De leur côté, les populations nordiques de l’espèce continuent, elles, à migrer à travers le Détroit de Gibraltar, en milliers d’individus, pour passer l’hiver au Maroc ou aller plus au sud.

«Les changements des habitudes migratoires des oiseaux, et pas seulement de la cigogne blanche, interviennent suite aux contraintes climatiques qui s’installent et sont imposées par le changement climatique. Au Maroc, la cigogne blanche a toujours été une espèce protégée voire même respectée et sacrée.»

Imad Cherkaoui

L’expert cite ainsi le folklore marocain qui définit cet oiseau au plumage principalement blanc, avec du noir sur les ailes, comme apportant «prospérité et bonheur aux ménages marocains».
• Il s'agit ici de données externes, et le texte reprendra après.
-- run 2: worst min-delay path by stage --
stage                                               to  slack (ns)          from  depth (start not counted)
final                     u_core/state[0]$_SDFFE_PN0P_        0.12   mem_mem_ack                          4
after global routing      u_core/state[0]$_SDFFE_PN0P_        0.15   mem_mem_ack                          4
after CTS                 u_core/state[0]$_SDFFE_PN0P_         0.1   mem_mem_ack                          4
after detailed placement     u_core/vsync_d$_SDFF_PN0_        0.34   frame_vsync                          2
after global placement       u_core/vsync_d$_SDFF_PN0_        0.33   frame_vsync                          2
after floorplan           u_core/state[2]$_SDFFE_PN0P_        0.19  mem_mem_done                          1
**src/rtl/obj_pkg.sv**
```systemverilog
// Shared types and constants for the obstacle-avoidance controller:
// state codes, turn-direction latch values and motor command encoding.
package obj_pkg;

    typedef enum logic [2:0] {
        ST_IDLE   = 3'd0,
        ST_FWD    = 3'd1,
        ST_STOP   = 3'd2,
        ST_REV    = 3'd3,
        ST_TURN_L = 3'd4,
        ST_TURN_R = 3'd5
    } state_e;

    typedef enum logic [1:0] {
        DIR_AMBIG = 2'd0,
        DIR_LEFT  = 2'd1,
        DIR_RIGHT = 2'd2
    } dir_e;

    localparam logic [1:0] MOT_STOP = 2'b00;
    localparam logic [1:0] MOT_FWD  = 2'b01;
    localparam logic [1:0] MOT_REV  = 2'b10;

    typedef struct packed {
        logic [1:0] left;
        logic [1:0] right;
    } motor_cmd_t;

    function automatic motor_cmd_t motor_decode(input state_e st);
        motor_cmd_t cmd;
        case (st)
            ST_FWD:    begin cmd.left = MOT_FWD;  cmd.right = MOT_FWD;  end
            ST_REV:    begin cmd.left = MOT_REV;  cmd.right = MOT_REV;  end
            ST_TURN_L: begin cmd.left = MOT_REV;  cmd.right = MOT_FWD;  end
            ST_TURN_R: begin cmd.left = MOT_FWD;  cmd.right = MOT_REV;  end
            default:   begin cmd.left = MOT_STOP; cmd.right = MOT_STOP; end
        endcase
        return cmd;
    endfunction

    function automatic logic is_busy(input state_e st);
        logic b;
        case (st)
            ST_STOP, ST_REV, ST_TURN_L, ST_TURN_R: b = 1'b1;
            default:                               b = 1'b0;
        endcase
        return b;
    endfunction

endpackage

```
**src/rtl/obj_dwell_timer.sv**
```systemverilog
// Dwell counter shared by all timed states: restarts on clear and flags
// expire during the last cycle of a dwell of length limit.
module obj_dwell_timer #(
    parameter int CNT_W = 8
) (
    input  logic             clk,
    input  logic             reset,
    input  logic             clear,
    input  logic [CNT_W-1:0] limit,
    output logic             expire
);

    localparam logic [CNT_W-1:0] CNT_ONE  = {{(CNT_W-1){1'b0}}, 1'b1};
    localparam logic [CNT_W-1:0] CNT_ZERO = {CNT_W{1'b0}};

    logic [CNT_W-1:0] count_r;

    // counter register: zero on reset or state entry, otherwise counts up
    always_ff @(posedge clk) begin
        if (!reset) begin
            count_r <= CNT_ZERO;
        end else if (clear) begin
            count_r <= CNT_ZERO;
        end else begin
            count_r <= count_r + CNT_ONE;
        end
    end

    assign expire = (count_r == (limit - CNT_ONE));

endmodule

```
**src/rtl/obj_avoid_ctrl.sv**
```systemverilog
// Obstacle-avoidance motion controller: FWD / STOP / REV / TURN maneuver FSM
// with registered Moore outputs. Optional OBJ_AVOID_STATS_EN adds maneuver_count.
module obj_avoid_ctrl
    import obj_pkg::*;
#(
    parameter int STOP_CYCLES = 2,
    parameter int REV_CYCLES  = 8,
    parameter int TURN_CYCLES = 16,
    parameter int CNT_W       = 8
) (
    input  logic        clk,
    input  logic        reset,
    input  logic        enable,
    input  logic        left_object_detected,
    input  logic        right_object_detected,
    input  logic        front_object_detected,
    output logic [1:0]  motor_left,
    output logic [1:0]  motor_right,
    output logic        busy,
    output logic [2:0]  state_o,
    output logic        maneuver_done
`ifdef OBJ_AVOID_STATS_EN
    ,
    output logic [15:0] maneuver_count
`endif
);

    localparam logic [CNT_W-1:0] STOP_LIM = CNT_W'(STOP_CYCLES);
    localparam logic [CNT_W-1:0] REV_LIM  = CNT_W'(REV_CYCLES);
    localparam logic [CNT_W-1:0] TURN_LIM = CNT_W'(TURN_CYCLES);

    state_e           state_r;
    state_e           state_nxt_s;
    dir_e             dir_r;
    dir_e             dir_nxt_s;
    logic             alt_r;
    logic             alt_nxt_s;
    logic             done_nxt_s;
    logic [CNT_W-1:0] limit_s;
    logic             clear_s;
    logic             expire_s;
    motor_cmd_t       motor_nxt_s;

    obj_dwell_timer #(
        .CNT_W (CNT_W)
    ) u_dwell (
        .clk    (clk),
        .reset  (reset),
        .clear  (clear_s),
        .limit  (limit_s),
        .expire (expire_s)
    );

    // next-state, turn-direction latch and completion decode
    always_comb begin
        state_nxt_s = state_r;
        dir_nxt_s   = dir_r;
        alt_nxt_s   = alt_r;
        done_nxt_s  = 1'b0;
        limit_s     = TURN_LIM;
        case (state_r)
            ST_IDLE: begin
                if (enable) begin
                    state_nxt_s = ST_FWD;
                end else begin
                    state_nxt_s = ST_IDLE;
                end
            end
            ST_FWD: begin
                if (!enable) begin
                    state_nxt_s = ST_IDLE;
                end else if (front_object_detected ||
                             (left_object_detected && right_object_detected)) begin
                    state_nxt_s = ST_STOP;
                    // steer away from the single blocked side; anything else is ambiguous
                    if (left_object_detected && !right_object_detected) begin
                        dir_nxt_s = DIR_RIGHT;
                    end else if (right_object_detected && !left_object_detected) begin
                        dir_nxt_s = DIR_LEFT;
                    end else begin
                        dir_nxt_s = DIR_AMBIG;
                    end
                end else if (left_object_detected) begin
                    state_nxt_s = ST_TURN_R;
                end else if (right_object_detected) begin
                    state_nxt_s = ST_TURN_L;
                end else begin
                    state_nxt_s = ST_FWD;
                end
            end
            ST_STOP: begin
                limit_s = STOP_LIM;
                if (expire_s) begin
                    state_nxt_s = ST_REV;
                end else begin
                    state_nxt_s = ST_STOP;
                end
            end
            ST_REV: begin
                limit_s = REV_LIM;
                if (expire_s) begin
                    case (dir_r)
                        DIR_LEFT:  state_nxt_s = ST_TURN_L;
                        DIR_RIGHT: state_nxt_s = ST_TURN_R;
                        default: begin
                            // alternate sides so repeated head-on blocks do not loop
                            if (alt_r) begin
                                state_nxt_s = ST_TURN_L;
                            end else begin
                                state_nxt_s = ST_TURN_R;
                            end
                            alt_nxt_s = ~alt_r;
                        end
                    endcase
                end else begin
                    state_nxt_s = ST_REV;
                end
            end
            ST_TURN_L, ST_TURN_R: begin
                limit_s = TURN_LIM;
                if (expire_s) begin
                    done_nxt_s = 1'b1;
                    if (enable) begin
                        state_nxt_s = ST_FWD;
                    end else begin
                        state_nxt_s = ST_IDLE;
                    end
                end else begin
                    state_nxt_s = state_r;
                end
            end
            default: begin
                state_nxt_s = ST_IDLE;
            end
        endcase
    end

    assign clear_s     = (state_nxt_s != state_r);
    assign motor_nxt_s = motor_decode(state_nxt_s);
    assign state_o     = state_r;

    // state, latches and registered Moore outputs
    always_ff @(posedge clk) begin
        if (!reset) begin
            state_r       <= ST_IDLE;
            dir_r         <= DIR_AMBIG;
            alt_r         <= 1'b0;
            motor_left    <= MOT_STOP;
            motor_right   <= MOT_STOP;
            busy          <= 1'b0;
            maneuver_done <= 1'b0;
        end else begin
            state_r       <= state_nxt_s;
            dir_r         <= dir_nxt_s;
            alt_r         <= alt_nxt_s;
            motor_left    <= motor_nxt_s.left;
            motor_right   <= motor_nxt_s.right;
            busy          <= is_busy(state_nxt_s);
            maneuver_done <= done_nxt_s;
        end
    end

`ifdef OBJ_AVOID_STATS_EN
    // saturating count of completed maneuvers
    always_ff @(posedge clk) begin
        if (!reset) begin
            maneuver_count <= 16'h0000;
        end else if (done_nxt_s && (maneuver_count != 16'hFFFF)) begin
            maneuver_count <= maneuver_count + 16'h0001;
        end else begin
            maneuver_count <= maneuver_count;
        end
    end
`endif

endmodule

```
**config.mk**
```make
export PLATFORM = sky130hd
export DESIGN_NAME = obj_avoid_ctrl
export DESIGN_NICKNAME = d
export VERILOG_FILES = /design/src/rtl/obj_pkg.sv /design/src/rtl/obj_dwell_timer.sv /design/src/rtl/obj_avoid_ctrl.sv
export SDC_FILE = /design/constraint.sdc
export NUM_CORES = 1
export LEC_CHECK = 0
export ABC_AREA = 1
export CAP_MARGIN = 0
export CORE_MARGIN = 2
export CORE_UTILIZATION = 25
export DETAILED_ROUTE_END_ITERATION = 10
export MAX_ROUTING_LAYER = met4
export PLACE_DENSITY = 0.52
export SYNTH_ARGS = -nofsm -noshare
export SYNTH_HDL_FRONTEND = slang
export SYNTH_HIERARCHICAL = 1
export SYNTH_SLANG_ARGS = --single-unit
```
**constraint.sdc**
```tcl
create_clock -name clk -period 2.44 [get_ports clk]
set_clock_uncertainty 0.05 [all_clocks]
set_input_delay 0.488 -clock clk [delete_from_list [all_inputs] [get_ports clk]]
set_output_delay 0.488 -clock clk [all_outputs]
set_load 0.005 [all_outputs]
```
# Yosys cells after proc, flatten, opt, wreduce, memory -nomap -nowiden

Index checks and enable logic that the tools add are counted.

Add/subtract/negate cells: 2
Reductions and logical operators: 14
Equality and inequality tests: 14
Muxes and demuxes: 17
Bitwise gates (word level): 3

Operators with widths:

| operator            | count |
|---|---|
| $mux 3              | 6 |
| $pmux 4 s4          | 1 |
| $pmux 3 s5          | 1 |
| $eq 3x2->1 const B  | 4 |
| $eq 3x3->1 const B  | 4 |
| $pmux 5 s2          | 1 |
| $add 8x1->8 const B | 1 |
| $eq 8x8->1          | 1 |
| $eq 3x1->1 const B  | 2 |
| $mux 1              | 6 |
| $reduce_and 3->1    | 2 |
| $reduce_or 2->1     | 3 |
| $sub 5x1->6 const B | 1 |
| $reduce_or 4->1     | 1 |
| $logic_and 1x1->1   | 3 |
| $logic_not 3->1     | 1 |
| $ne 3x3->1          | 1 |
| $not 1->1           | 3 |
| $eq 2x1->1 const B  | 1 |
| $eq 2x2->1 const B  | 1 |
| $logic_not 1->1     | 2 |
| $mux 2              | 1 |
| $pmux 1 s2          | 1 |
| $reduce_and 2->1    | 1 |
| $logic_or 1x1->1    | 1 |

Register bits after elaboration: 20
Word-level logic and storage cells: 58
Bits of input ports: 6
Output and inout bits: 9

# Depth between registers and ports, before layout

Word-level depth: 9
Gate-level depth with buffers: 25
Mapped depth without buffers: 25

# Cells and area by module

Netlist, hierarchy kept.

Modules (own cells, without submodules):

| module          | instances | seq. area each (um^2) | cells each | area each (um^2) |
|---|---|---|---|---|
| obj_avoid_ctrl  | 1         | 240.2                 | 106        | 698.2 |
| obj_dwell_timer | 1         | 160.2                 | 110        | 644.4 |

# Worst setup path after synthesis

Ideal clock, no wire load.

Kind: register to register
From: reg state_r[0], in the netlist state_o[0]
To: reg u_dwell.count_r[5]
Data required time: 2.312 ns
Buffers on the path: 0
Stages on the path, launching flop included: 21
Setup slack: -0.227 ns
Data arrival time: 2.539 ns
Setup time: 0.078 ns
Clock period less this slack: 2.667 ns
Path through: dfxtp_1 inv_2 nand3_1 inv_1 inv_1 ha_1 xor2_1 o21ai_0 nor2_1 nand2_1 nor2_2 inv_1 nand2_1 nand2_2 a21oi_4 nor2_1 nor2_1 nand2_1 nor2_1 inv_1 nor3_1

Cells in the longest elaborated chain, start to end: 8
Elaborated cells between the ends (all ways): 16
Classes of those cells: add/sub: 1; eq/ne: 7; mux: 5; reduce/logical: 3

Ends and longest elaborated chain:

| element                              | RTL line              | RTL |
|---|---|---|
| start: declaration                   | obj_avoid_ctrl.sv:32  | `state_e state_r;` |
| start signal: assignment             | obj_avoid_ctrl.sv:153 | `state_r <= state_nxt_s;` |
| $eq 3x2->1                           | obj_avoid_ctrl.sv:61  | `case (state_r)` |
| $pmux 5 s2 (*)                       | obj_avoid_ctrl.sv:61  |  |
| via limit_s[1]                       | obj_avoid_ctrl.sv:39  | `logic [CNT_W-1:0] limit_s;` |
| $sub 5x1->6 (*)                      | obj_dwell_timer.sv:29 | `assign expire = (count_r == (limit - CNT_ONE));` |
| $eq 8x8->1 (*)                       | obj_dwell_timer.sv:29 |  |
| via expire_s                         | obj_avoid_ctrl.sv:41  | `logic expire_s;` |
| $mux 3, or another cell as far along | obj_avoid_ctrl.sv:121 | `if (expire_s) begin` |
| $pmux 3 s5 (*)                       | obj_avoid_ctrl.sv:61  |  |
| $ne 3x3->1 (*)                       | obj_avoid_ctrl.sv:138 | `assign clear_s = (state_nxt_s != state_r);` |
| via clear_s                          | obj_avoid_ctrl.sv:40  | `logic clear_s;` |
| $reduce_or 2->1 (no source line) (*) | n/a                   |  |
| end signal: assignment               | obj_dwell_timer.sv:25 | `count_r <= count_r + CNT_ONE;` |
| end: declaration                     | obj_dwell_timer.sv:16 | `logic [CNT_W-1:0] count_r;` |

Mark *: on every way through the listed nets, which the timed path passes. The rest lies on a longest branch.
A chain may end at the register's enable or synchronous reset.

# Worst setup path after layout

From: reg state_r[1], in the netlist state_o[1]
To: reg u_dwell.count_r[4]

Same word-level chain as after synthesis.

==> metrics.md <==
| Metric | Value |
|---|---|
| Status | `finished with violations` |
| Violated checks | `setup timing` |
| Core area | `5140 sq um` |
| Initial DRC count | `60` |
| Worst EP required | `2.58 ns` |
| Via count | `1384` |
| Die Footprint | `5970 sq um` |
| H-tree lvl count | `1` |
| Drt wl/cell | `9.77 microns` |
| Sequential share of power | `39.0%` |
| Pint | `0.000654 W` |
| Worst Path Arrival | `2.64 ns` |
| Total track usage | `12.5%` |
| Syn Std Cell Area | `1340 sq um` |
| CTS clk-pin slew, worst paths | `0.09 ns` |
| Worst min path class | `flip-flop to flip-flop` |
| Clk network pwr share | `37.3%` |
| Max-cap viol count | `0` |
| GP Congestion | `0.787` |
| Nets@finish | `280` |
| Setup WS pre-CTS | `-0.139 ns` |
| Leakage | `0.907 nW` |
| Synthesis-to-finish area growth | `49.1%` |
| Avg Cell Area, Syn | `6.22 sq um` |
| Gate power share | `23.7%` |
| Sw Pwr | `0.000246 W` |
| Vias/cell | `4.07` |
| Die Y | `77.3 microns` |
| Final hold violations | `0` |
| Sequential fraction of the synthesis area | `29.8%` |
| Layout Utilization | `38.9%` |
| Drt first pass iters | `4` |
| Worst setup margin | `-0.0591 ns` |
| Worst-skew pair later-pin latency | `0.26 ns` |
| First-pass GRT wire length | `5980 microns` |
| Total wire length | `3320 microns` |
| FILL cells | `567` |
| CTS Sinks | `20` |
| Ant diodes | `0` |
| Num CTS Buffers | `3` |
| CP Capture Type | `flip-flop` |
| Clock root cell | `clkbuf_8` |
| Chip Width | `77.3 microns` |
| Max clock buf depth | `2` |
| Initial core utilization | `26.1%` |
| Min Tclk post-route | `2.50 ns` |
| Vias in the first global route | `1373` |
| Initial antenna violation count | `0` |
| Layout cells sized above 1 | `29.6%` |
| Post-DP HPWL | `2530 microns` |
| PD cells | `450 nW/um^2` |
| Slew Limit Fails | `0` |
| Type of the worst setup path | `flip-flop to flip-flop` |
| Fin crit share | `102%` |
| Cell Rows | `26` |
| Routed Antenna Nets | `0` |
| Critical path peak fanout | `5` |
| Synth Register Bits | `20` |
| Ys Warns | `6` |
| Peak VDD IR | `0.302 mV` |
| Switching share of power | `27.3%` |
| Grt total ovfl | `0` |
| Max Clock Freq | `0.400 GHz` |
| DRC violations left | `0` |
| CTS tree | `done` |
| Cts hold-fix bufs | `0` |
| IO Port Bufs | `14` |
| Mapped Cells | `216` |
| Unrepaired setup endpoints after global routing | `true` |
| Synth cell types | `22` |
| Final setup violation count | `8` |
| Largest net degree at the start of global routing | `13` |
| Worst Setup Start Kind | `flip-flop` |
| I/O Pins | `15` |
area by class of cell:
cell class,instances,area [sq um],area share [%]
timing repair buffer,36,313,15.6
tap,70,87.6,4.38
clock buffer,3,41.3,2.06
sequential,20,407,20.3
inverter,39,154,7.69
clock inverter,1,30.0,1.50
multi-input combinational,171,970,48.4
sequential cells by signal (all words and copies together) (netlist names):
name and flops:
alt_r 1, motor_left 2, maneuver_done 1, motor_right 2, state_o 3, u_dwell/count_r 8, busy 1, dir_r 2
final timing paths:
| kind | startpoint | endpoint | slack (ns) | cells after the start |
|---|---|---|---|---|
| min reg2reg | alt_r$_SDFFE_PN0P_ | alt_r$_SDFFE_PN0P_ | 0.43 | 2 |
| max | state_o[1]$_SDFF_PN0_ | u_dwell/count_r[4]$_SDFF_PP0_ | -0.06 | 19 |
| max reg2reg | state_o[1]$_SDFF_PN0_ | u_dwell/count_r[4]$_SDFF_PP0_ | -0.06 | 19 |
| min | alt_r$_SDFFE_PN0P_ | alt_r$_SDFFE_PN0P_ | 0.43 | 2 |
cells in the final DEF, fill, tap and decap left out, types with 4 or more instances in the layout:
master	synthesis	layout
nor2_4	5	9
nor2_1	32	30
inv_2	7	9
nand3_2	3	5
inv_1	32	27
nand3_1	15	12
nand4_1	4	4
conb_1	1	15
a21oi_1	9	7
nand2_1	55	49
dfxtp_1	20	17
nand2_2	7	11
clkdlybuf4s50_1	0	14
buf_4	0	20
per-layer routing:
metal | track usage, % | vias to the layer above | part of all wire, %
met5 | - | - | 0
met4 | 3.75 | 0 | 1.0
met3 | 1.76 | 2 | 1.0
met2 | 19.1 | 11 | 46
met1 | 17.1 | 611 | 52
li1 | - | 760 | -
cell usage after synthesis:
cell	instances	area (sq um)
xnor2_1	3	26.3
nor2_1	32	120
xor2_1	2	17.5
dfxtp_1	20	400
nor3_1	2	10.0
a21oi_1	9	45.0
nand3_1	15	75.1
inv_2	7	26.3
o21ai_1	2	10.0
or2_1	1	6.26
nor2_4	5	56.3
conb_1	1	3.75
nor4_1	1	6.26
nand4_1	4	25.0
o21ai_0	7	35.0
nand2_1	55	206
nand3_2	3	30.0
nor2_2	4	25.0
nand2_2	7	43.8
inv_1	32	120
ha_1	3	37.5
a21oi_4	1	16.3
power by group through the flow:
stage	sequential (W)	clock (W)	combinational (W)
finish	0.000351	0.000336	0.000214
global route	0.000352	0.000367	0.000243
CTS	0.000350	0.000345	0.000201
detailed placement	0.000358	0	0.000190
global placement	0.000357	0	0.000192
floorplan	0.000362	0	0.000112
stage by stage:
step / TNS, ns / cell area, sq um / cells / total power, W / hold slack (ns)
2_1_floorplan: 0 / 1420 / 230 / 0.000474 / 0.400
5_1_grt: -2.36 / 2000 / 340 / 0.000961 / 0.446
4_1_cts: -0.107 / 1930 / 341 / 0.000896 / 0.438
3_3_place_gp: -0.902 / 1780 / 332 / 0.000550 / 0.445
3_5_place_dp: -0.774 / 1780 / 332 / 0.000548 / 0.425
6_report: -0.287 / 2000 / 340 / 0.000901 / 0.425
worst max-delay path: stages, from the launching register on:
cell and delay [ns]:
dfxtp_2 0.39, nand3_4 0.09, inv_2 0.07, inv_2 0.05, ha_4 0.25, xor2_1 0.13, o21ai_1 0.08, nor2_1 0.09
nand2_1 0.08, nor2_4 0.16, nand4_1 0.16, nand2_2 0.15, inv_2 0.05, nand3_2 0.05, nand2_1 0.05, nor2_1 0.09
nand2_1 0.09, nor2_4 0.16, o21ai_1 0.09, a21oi_1 0.11
cells by family after synthesis:
family	share of synthesized area, %
compound gates	7.92
buf+inv	10.9
simple gates	45.0
flops	29.8
other cells	0.279
xor+xnor	3.26
fa+ha+maj	2.80
what timing repair did:
item	4_1_cts	5_1_grt
gates resized for setup	10	21
hold endpoints to repair	0	0
cloned	0	0
setup buffers	5	1
endpoints found under the setup margin	8	13
pin swaps	11	17
(Power assumes the default switching activity.)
«Quand une cigogne vient nicher sur le toit d’une maison, on la laisse le faire. Ma grand-mère me racontait que la cigogne était à la base un juge qui, n’ayant pas été juste, a été châtié et transformé en ‘Bellarej’», rappelle-t-il. Et de citer aussi «des poésies, des chants folkloriques et des proverbes qui décrivent l’oiseau, qui a donc sa place dans la culture marocaine».

«La cigogne blanche prospère également dans le royaume grâce à l’intensification de l’agriculture puisqu’elle chasse des rongeurs et des insectes ravageurs», permettant ainsi de se débarrasser de ces éléments nuisibles, conclut le chercheur.